Luego de sobrevivir, de regresar una y otra vez al frente de guerra, se logra que Salvador salga a curarse al exterior y así se establece durante algún tiempo en Italia y Bélgica, junto a Teresita, enfermera belga de la guerrilla de las FAL en el cerro de Guazapa. Años más tarde enferma de leucemia y otras dolencias generadas por sus heridas. Lo aqueja una diabetes y malestares estomacales, y a todo esto hace frente con estoicismo y optimismo. Logra curarse, según afirmaba, de la leucemia, en base a tratamientos médicos no ortodoxos.

Finalmente regresa al país y se domicilia en Quezaltepeque. Rápidamente se ubica y opta sin vacilación por las luchas populares que no reconocen al gobierno de turno, ni como de izquierda ni mucho menos como revolucionario. Se incorpora a las luchas de su comunidad, por el agua, por sus derechos, por el medio ambiente sano y por la organización más fuerte, segura y estable.

Trabaja en eso de una manera febril, en compañía de su hermana menor, Dina, y sus hijos, sus sobrinos. Este es su grupo familiar, mientras se interna cada día más en el bosque frondoso de la resistencia popular.

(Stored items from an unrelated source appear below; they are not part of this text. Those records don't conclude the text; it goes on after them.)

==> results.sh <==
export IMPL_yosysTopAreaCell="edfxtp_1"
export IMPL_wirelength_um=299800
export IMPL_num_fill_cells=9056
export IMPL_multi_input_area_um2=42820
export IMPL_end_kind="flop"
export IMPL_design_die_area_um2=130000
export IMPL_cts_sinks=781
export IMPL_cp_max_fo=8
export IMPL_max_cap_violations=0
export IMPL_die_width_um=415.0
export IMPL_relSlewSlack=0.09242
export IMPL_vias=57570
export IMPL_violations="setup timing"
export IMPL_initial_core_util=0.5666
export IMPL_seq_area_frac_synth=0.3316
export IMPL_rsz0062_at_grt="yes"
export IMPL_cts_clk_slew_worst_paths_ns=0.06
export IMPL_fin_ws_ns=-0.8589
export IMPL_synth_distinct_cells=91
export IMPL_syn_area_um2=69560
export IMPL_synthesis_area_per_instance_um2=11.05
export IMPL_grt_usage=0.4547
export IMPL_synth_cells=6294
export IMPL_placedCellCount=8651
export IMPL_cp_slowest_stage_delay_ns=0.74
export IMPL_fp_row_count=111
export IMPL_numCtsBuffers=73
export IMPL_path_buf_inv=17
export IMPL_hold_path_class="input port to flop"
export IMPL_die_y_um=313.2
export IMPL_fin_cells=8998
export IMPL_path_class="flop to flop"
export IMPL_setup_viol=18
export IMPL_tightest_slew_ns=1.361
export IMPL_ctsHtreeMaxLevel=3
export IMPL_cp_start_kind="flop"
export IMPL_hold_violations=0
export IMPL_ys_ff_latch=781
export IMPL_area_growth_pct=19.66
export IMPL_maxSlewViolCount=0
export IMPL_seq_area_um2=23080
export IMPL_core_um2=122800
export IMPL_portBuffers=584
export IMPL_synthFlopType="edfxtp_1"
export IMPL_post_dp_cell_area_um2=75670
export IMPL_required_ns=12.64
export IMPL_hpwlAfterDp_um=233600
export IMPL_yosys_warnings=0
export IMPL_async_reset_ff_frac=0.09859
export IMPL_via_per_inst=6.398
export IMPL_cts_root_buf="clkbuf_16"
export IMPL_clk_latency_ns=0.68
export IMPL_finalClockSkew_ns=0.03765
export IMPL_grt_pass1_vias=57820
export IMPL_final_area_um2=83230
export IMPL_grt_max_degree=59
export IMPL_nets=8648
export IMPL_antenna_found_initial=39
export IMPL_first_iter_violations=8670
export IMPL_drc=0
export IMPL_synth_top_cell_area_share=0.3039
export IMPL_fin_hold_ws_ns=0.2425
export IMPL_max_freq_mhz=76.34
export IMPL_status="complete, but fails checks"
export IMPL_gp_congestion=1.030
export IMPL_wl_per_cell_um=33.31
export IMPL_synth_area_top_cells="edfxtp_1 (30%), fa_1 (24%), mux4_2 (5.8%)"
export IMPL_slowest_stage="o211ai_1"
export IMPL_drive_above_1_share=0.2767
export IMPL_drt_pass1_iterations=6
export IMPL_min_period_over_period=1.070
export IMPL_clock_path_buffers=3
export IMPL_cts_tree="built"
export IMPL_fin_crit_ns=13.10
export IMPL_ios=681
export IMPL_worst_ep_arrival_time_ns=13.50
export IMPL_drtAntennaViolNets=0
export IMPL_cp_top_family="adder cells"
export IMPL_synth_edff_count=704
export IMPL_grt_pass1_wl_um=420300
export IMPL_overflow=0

El sábado 16 de enero del corriente año estalla la crisis de su salud, cae al piso semiparalizado, se levanta afirmando que estaba bien. Asiste a una reunión de la directiva de su comunidad, y a su regreso, ante la expectativa y el temor de su familia se acuesta, como todos los días. Sin embargo, este no sería un dia normal porque en la madrugada del domingo 17 sufre una y otra vez de convulsiones desastrosas. Su familia lo traslada presurosa al hospital. A los médicos les sorprende las abundantes heridas en su cuerpo y preguntan mucho sobre él. Su familia responde a medias porque apenas tiene un año y medio de haber regresado al país y porque además no saben todo lo que El Sólido transporta en su cuerpo, en sus heridas y en su memoria.

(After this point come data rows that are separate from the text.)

**src/hw/minv_pkg.sv**
```systemverilog
// ####################################################################
// signed Q16.16 words; matrix size N is a module parameter (at most 8)
// ####################################################################
package minv_pkg;

	typedef logic signed [31:0] word_t;

	localparam int FRAC = 16;
	localparam word_t ONE = 32'sh0001_0000;

	// byte offsets, element (r,c) at base + 4*(r*N + c)
	localparam logic [31:0] REG_CTRL     = 32'h0000_0000;
	localparam logic [31:0] REG_STATUS   = 32'h0000_0004;
	localparam logic [31:0] REG_A_BASE   = 32'h0000_0100;
	localparam logic [31:0] REG_INV_BASE = 32'h0000_0200;

	localparam logic [1:0] RESP_OKAY   = 2'b00;
	localparam logic [1:0] RESP_SLVERR = 2'b10;

	typedef struct packed {
		logic [31:0] awaddr;
		logic        awvalid;
		logic [31:0] wdata;
		logic        wvalid;
		logic        bready;
		logic [31:0] araddr;
		logic        arvalid;
		logic        rready;
	} axil_req_t;

	typedef struct packed {
		logic        awready;
		logic        wready;
		logic [1:0]  bresp;
		logic        bvalid;
		logic        arready;
		logic [31:0] rdata;
		logic [1:0]  rresp;
		logic        rvalid;
	} axil_rsp_t;

	typedef enum logic {
		OP_DIV,
		OP_SQRT
	} arith_op_e;

	// one request word, seen as a quotient pair or as a radicand
	typedef union packed {
		struct packed {
			word_t num;
			word_t den;
		} div;
		logic [63:0] radicand;
	} arith_arg_u;

	typedef struct packed {
		logic       valid;
		arith_op_e  op;
		arith_arg_u arg;
	} arith_req_t;

	typedef struct packed {
		logic  valid;
		word_t result;
		logic  fault;
	} arith_rsp_t;

endpackage

```
**src/hw/minv_divsqrt.sv**
```systemverilog
// ####################################################################
// fixed 34-cycle latency; requests arriving while busy are dropped
// ####################################################################
module minv_divsqrt (
	input  logic                 i,
	input  logic                 arst_n,
	input  minv_pkg::arith_req_t req,
	output minv_pkg::arith_rsp_t rsp
);
	minv_pkg::arith_op_e op_q;
	logic neg_q;
	logic fault_q;
	logic [31:0] den_q;
	logic [63:0] sh;
	logic [35:0] rem;
	logic [35:0] rem_n;
	logic [31:0] acc;
	logic [31:0] acc_n;
	logic [4:0] cnt;
	logic run;
	logic fin;
	logic rsp_valid;
	logic take;
	logic [31:0] num_mag;
	logic [31:0] den_mag;

	assign take = req.valid && !run && !fin;
	assign num_mag = req.arg.div.num[31] ? -req.arg.div.num : req.arg.div.num;
	assign den_mag = req.arg.div.den[31] ? -req.arg.div.den : req.arg.div.den;

	// both ops consume two bits of sh per cycle
	always_comb begin
		logic [35:0] t;
		logic [35:0] trial;
		t = '0;
		trial = '0;
		rem_n = rem;
		acc_n = acc;
		if (op_q == minv_pkg::OP_DIV) begin
			for (int s = 0; s < 2; s++) begin
				t = {rem_n[34:0], sh[63-s]};
				if (t >= {4'b0, den_q}) begin
					rem_n = t - {4'b0, den_q};
					acc_n = {acc_n[30:0], 1'b1};
				end else begin
					rem_n = t;
					acc_n = {acc_n[30:0], 1'b0};
				end
			end
		end else begin
			t = {rem_n[33:0], sh[63:62]};
			trial = {2'b0, acc_n, 2'b01};
			if (t >= trial) begin
				rem_n = t - trial;
				acc_n = {acc_n[30:0], 1'b1};
			end else begin
				rem_n = t;
				acc_n = {acc_n[30:0], 1'b0};
			end
		end
	end

	always_ff @(posedge i or negedge arst_n) begin
		if (!arst_n) begin
			run <= 1'b0;
			fin <= 1'b0;
			cnt <= '0;
			rsp_valid <= 1'b0;
		end else begin
			rsp_valid <= fin;
			fin <= 1'b0;
			if (take) begin
				run <= 1'b1;
				cnt <= '0;
			end else if (run) begin
				cnt <= cnt + 1'b1;
				if (cnt == 5'd31) begin
					run <= 1'b0;
					fin <= 1'b1;
				end
			end
		end
	end

	always_ff @(posedge i) begin
		if (take) begin
			op_q <= req.op;
			rem <= '0;
			acc <= '0;
			if (req.op == minv_pkg::OP_DIV) begin
				sh <= 64'(num_mag) << minv_pkg::FRAC;
				den_q <= den_mag;
				neg_q <= req.arg.div.num[31] ^ req.arg.div.den[31];
				fault_q <= req.arg.div.den == '0;
			end else begin
				sh <= req.arg.radicand;
				den_q <= '0;
				neg_q <= 1'b0;
				// top bit set means a negative value was shifted in
				fault_q <= req.arg.radicand == '0 || req.arg.radicand[63];
			end
		end else if (run) begin
			sh <= sh << 2;
			rem <= rem_n;
			acc <= acc_n;
		end
	end

	// quotient magnitude holds after the last step, sign applied here
	assign rsp.valid = rsp_valid;
	assign rsp.result = neg_q ? -acc : acc;
	assign rsp.fault = fault_q;

endmodule

```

Muere en el hospital en esa madrugada, terminando así el largo viaje de una vida convertida en compromiso y de una lucha sin dobleces. El lunes 18 de enero es enterrado en el cementerio de Chalchuapa, en el pueblo que lo vio nacer y donde se formó como revolucionario y comunista, bajo el llanto rumoroso de los árboles de mango y con el viento musical que sacude y hace temblar los cementerios. Ahí reposa, finalmente, Salvador López, El Sólido. El viaje sigue porque la memoria que no cesa se fortalece día a día por los hombres y mujeres que se entregan a las luchas que son hoy más necesarias que nunca.